Background: an optimization exercise with open tools, aiming at small area. Do not read the settings as production practice. Where RTL was checked, it was by simulation tests only, not by an equivalence proof against the original. No functional check of the RTL was part of runs 1 and 4. Power figures rest on the tool's default switching activity, not on a simulated workload.

===== flow/design.v =====
module lab5 (input clk, SWO, input [15:0] IR_in, output logic [3:0] OPCODE, output logic [7:0] PC, alu_out, W_REG);
localparam logic [2:0] IF0 = 3'd0, ID = 3'd1, FD = 3'd2, EX = 3'd3, RWB = 3'd4, IF = 3'd5, ID0 = 3'd6;
logic [2:0] state;
logic [3:0] OP, RA, RB, RD;
logic [7:0] A, B;
logic ph;
logic [7:0] S0 [0:7];
logic [7:0] S1 [0:7];
assign OP = IR_in[15:12];
assign RA = IR_in[11:8];
assign RB = IR_in[7:4];
assign RD = IR_in[3:0];
assign OPCODE = OP;
logic [7:0] ap, aq, asum;
logic [8:0] ac;
logic ge_s;
always_comb begin
  if (state == IF) begin
    ap = PC;
    aq = (OP == 4'd14 && ge_s) ? {4'b0, RD} : 8'd1;
    ac[0] = 1'b0;
  end else begin
    case (OP)
      4'd5:    ap = A & {8{B[0]}};
      4'd7:    ap = 8'h00;
      4'd8:    ap = 8'hFF;
      default: ap = A;
    endcase
    case (OP)
      4'd3:    aq = {4'b0, RB};
      4'd4, 4'd14: aq = ~B;
      4'd5:    aq = (A << 1) & {8{B[1]}};
      default: aq = B;
    endcase
    ac[0] = (OP == 4'd4) || (OP == 4'd7) || (OP == 4'd14);
  end
  for (int i = 0; i < 8; i++) begin
    asum[i] = ap[i] ^ aq[i] ^ ac[i];
    ac[i+1] = (ap[i] & aq[i]) | (ap[i] & ac[i]) | (aq[i] & ac[i]);
  end
end
logic [7:0] mul;
always_comb begin
  logic [7:0] acc, row;
  logic c;
  acc = asum;
  for (int i = 2; i < 8; i++) begin
    row = (A << i) & {8{B[i]}};
    c = 1'b0;
    for (int j = i; j < 8; j++) begin
      logic s;
      s = acc[j] ^ row[j] ^ c;
      c = (acc[j] & row[j]) | (acc[j] & c) | (row[j] & c);
      acc[j] = s;
    end
  end
  mul = acc;
end
logic [7:0] quo;
always_comb begin
  logic [7:0] r, x, d;
  logic [8:0] c;
  logic bnz;
  r = 8'b0;
  for (int k = 7; k >= 1; k--) begin
    x = {r[6:0], A[k]};
    c[0] = 1'b1;
    for (int i = 0; i < 8 - k; i++) begin
      d[i] = x[i] ^ ~B[i] ^ c[i];
      c[i+1] = (x[i] & ~B[i]) | (x[i] & c[i]) | (~B[i] & c[i]);
    end
    quo[k] = c[8-k] && ((B >> (8 - k)) == 8'b0);
    r = 8'b0;
    for (int i = 0; i < 8 - k; i++) r[i] = quo[k] ? d[i] : x[i];
  end
  quo[0] = {r[6:0], A[0]} >= B;
  bnz = |B;
  quo = quo & {8{bnz}};
end
always_comb begin
  case (OP)
    4'd1:  alu_out = {RA, RB};
    4'd2, 4'd3, 4'd4, 4'd7, 4'd8: alu_out = asum;
    4'd5:  alu_out = mul;
    4'd6:  alu_out = quo;
    4'd9:  alu_out = ~(ap | aq);
    4'd10: alu_out = ~(ap & aq);
    4'd11: alu_out = ap ^ aq;
    4'd12: alu_out = ~aq;
    default: alu_out = 8'b0;
  endcase
  if (state == IF) alu_out = W_REG;
end
logic wr;
assign wr = (state == EX || state == RWB) && (RD[0] != ph) && !(OP == 4'd13 || OP == 4'd14 || OP == 4'd15);
always_ff @(posedge clk) ge_s <= ac[8];
logic [7:0] pc_next;
assign pc_next = (OP == 4'd13) ? {RA, RB} : asum;
logic clr;
assign clr = (state == IF0) || (state == ID0);
logic [7:0] rda, rdb;
always_comb begin
  rda = (RA[0] ^ ph) ? S1[RA[3:1]] : S0[RA[3:1]];
  rdb = (RB[0] ^ ph) ? S1[RB[3:1]] : S0[RB[3:1]];
end
always_ff @(posedge clk or posedge SWO) begin
  if (SWO) begin
    state <= IF0;
    PC <= 8'b0;
    W_REG <= 8'b0;
    A <= 8'b0;
    B <= 8'b0;
    ph <= 1'b0;
  end else begin
    W_REG <= alu_out;
    A <= clr ? 8'b0 : rda;
    B <= clr ? 8'b0 : rdb;
    ph <= ~ph;
    if (state == IF) PC <= pc_next;
    case (state)
      IF0:     state <= ID0;
      IF:      state <= ID;
      ID, ID0: state <= FD;
      FD:      state <= EX;
      EX:      state <= RWB;
      default: state <= (OP == 4'd0) ? RWB : IF;
    endcase
  end
end
logic [7:0] ld, hold;
always_comb
  for (int m = 0; m < 8; m++) begin
    ld[m] = wr && RD[3:1] == 3'(m);
    hold[m] = !ld[m] && !clr;
  end
always_ff @(posedge clk) begin
  for (int m = 0; m < 8; m++) begin
    S1[m] <= S0[m];
    S0[m] <= (W_REG & {8{ld[m]}}) | (S1[m] & {8{hold[m]}});
  end
end
endmodule

===== flow/flow/run.sh =====
#!/bin/bash
# Own layout flow: the standard flow (standard.sh) with three changes.
#  - Synthesis maps the logic with an area-oriented ABC script (flow/abc_area.script)
#    and without Yosys's full-adder extraction; registers are mapped exactly as in the
#    standard synthesis (same script, same dfflibmap step).
#  - Port buffers use the smallest buffer cell.
#  - Clock tree synthesis uses small clock buffers and no dummy loads.
# Each make call's full output goes to a log file in the work folder.
set -euo pipefail
W=$PWD
rm -rf "$W/scripts_area"
cp -r "$FLOW_HOME/scripts" "$W/scripts_area"
cp "$W/flow/abc_area.script" "$W/scripts_area/abc_area.script"
KNOBS=(SCRIPTS_DIR="$W/scripts_area" ADDER_MAP_FILE= ABC_AREA=1
  BUFFER_PORTS_ARGS="-buffer_cell sky130_fd_sc_hd__buf_1"
  CTS_ARGS="-sink_clustering_enable -repair_clock_nets -dont_use_dummy_load -buf_list sky130_fd_sc_hd__clkbuf_8")
bash standard.sh "${KNOBS[@]}" synth > "$W/log_synth.txt" 2>&1
bash standard.sh "${KNOBS[@]}" finish > "$W/log_layout.txt" 2>&1

===== flow/flow/abc_area.script =====
strash
dch -f
&get -n
&dch -f
&nf -R 1000
&put
topo

===== flow/standard.sh =====
#!/bin/bash
# synth_recipe.tcl (not shown) runs the flow's synth.tcl, then flattens the netlist and writes it again
# the make line also repeats each setting of config.mk as NAME=value (left out here)
make -C /OpenROAD-flow-scripts/flow DESIGN_CONFIG=/design/flow/config.mk WORK_HOME=/design/flow/orfs CLKGATE_MAP_FILE= SYNTH_SCRIPT=/design/flow/synth_recipe.tcl "${@:-finish}"

===== flow/config.mk =====
export PLATFORM = sky130hd
export DESIGN_NAME = lab5
export DESIGN_NICKNAME = lab5
export VERILOG_FILES = /design/flow/design.v
export SDC_FILE = /design/flow/constraint.sdc
export NUM_CORES = 4
export LEC_CHECK = 0
export ABC_AREA = 1
export CAP_MARGIN = 20
export CELL_PAD_IN_SITES_DETAIL_PLACEMENT = 1
export CELL_PAD_IN_SITES_GLOBAL_PLACEMENT = 1
export CORE_MARGIN = 2
export CORE_UTILIZATION = 35
export SLEW_MARGIN = 20

===== flow/constraint.sdc =====
create_clock -name core_clock -period 17.0 [get_ports {clk}]
set_input_delay 3.4000 -clock core_clock [delete_from_list [all_inputs] [get_ports {clk}]]
set_output_delay 3.4000 -clock core_clock [all_outputs]
set_load 0.01 [all_outputs]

········

AIM OF THE TASK: The lines above from the one containing "c[i+1] = (x[i]" through the one containing "always_ff @(posedge clk) ge_s <= ac[8];" are to be set down exactly, and no others.

EXPECTED OUTPUT:
      c[i+1] = (x[i] & ~B[i]) | (x[i] & c[i]) | (~B[i] & c[i]);
    end
    quo[k] = c[8-k] && ((B >> (8 - k)) == 8'b0);
    r = 8'b0;
    for (int i = 0; i < 8 - k; i++) r[i] = quo[k] ? d[i] : x[i];
  end
  quo[0] = {r[6:0], A[0]} >= B;
  bnz = |B;
  quo = quo & {8{bnz}};
end
always_comb begin
  case (OP)
    4'd1:  alu_out = {RA, RB};
    4'd2, 4'd3, 4'd4, 4'd7, 4'd8: alu_out = asum;
    4'd5:  alu_out = mul;
    4'd6:  alu_out = quo;
    4'd9:  alu_out = ~(ap | aq);
    4'd10: alu_out = ~(ap & aq);
    4'd11: alu_out = ap ^ aq;
    4'd12: alu_out = ~aq;
    default: alu_out = 8'b0;
  endcase
  if (state == IF) alu_out = W_REG;
end
logic wr;
assign wr = (state == EX || state == RWB) && (RD[0] != ph) && !(OP == 4'd13 || OP == 4'd14 || OP == 4'd15);
always_ff @(posedge clk) ge_s <= ac[8];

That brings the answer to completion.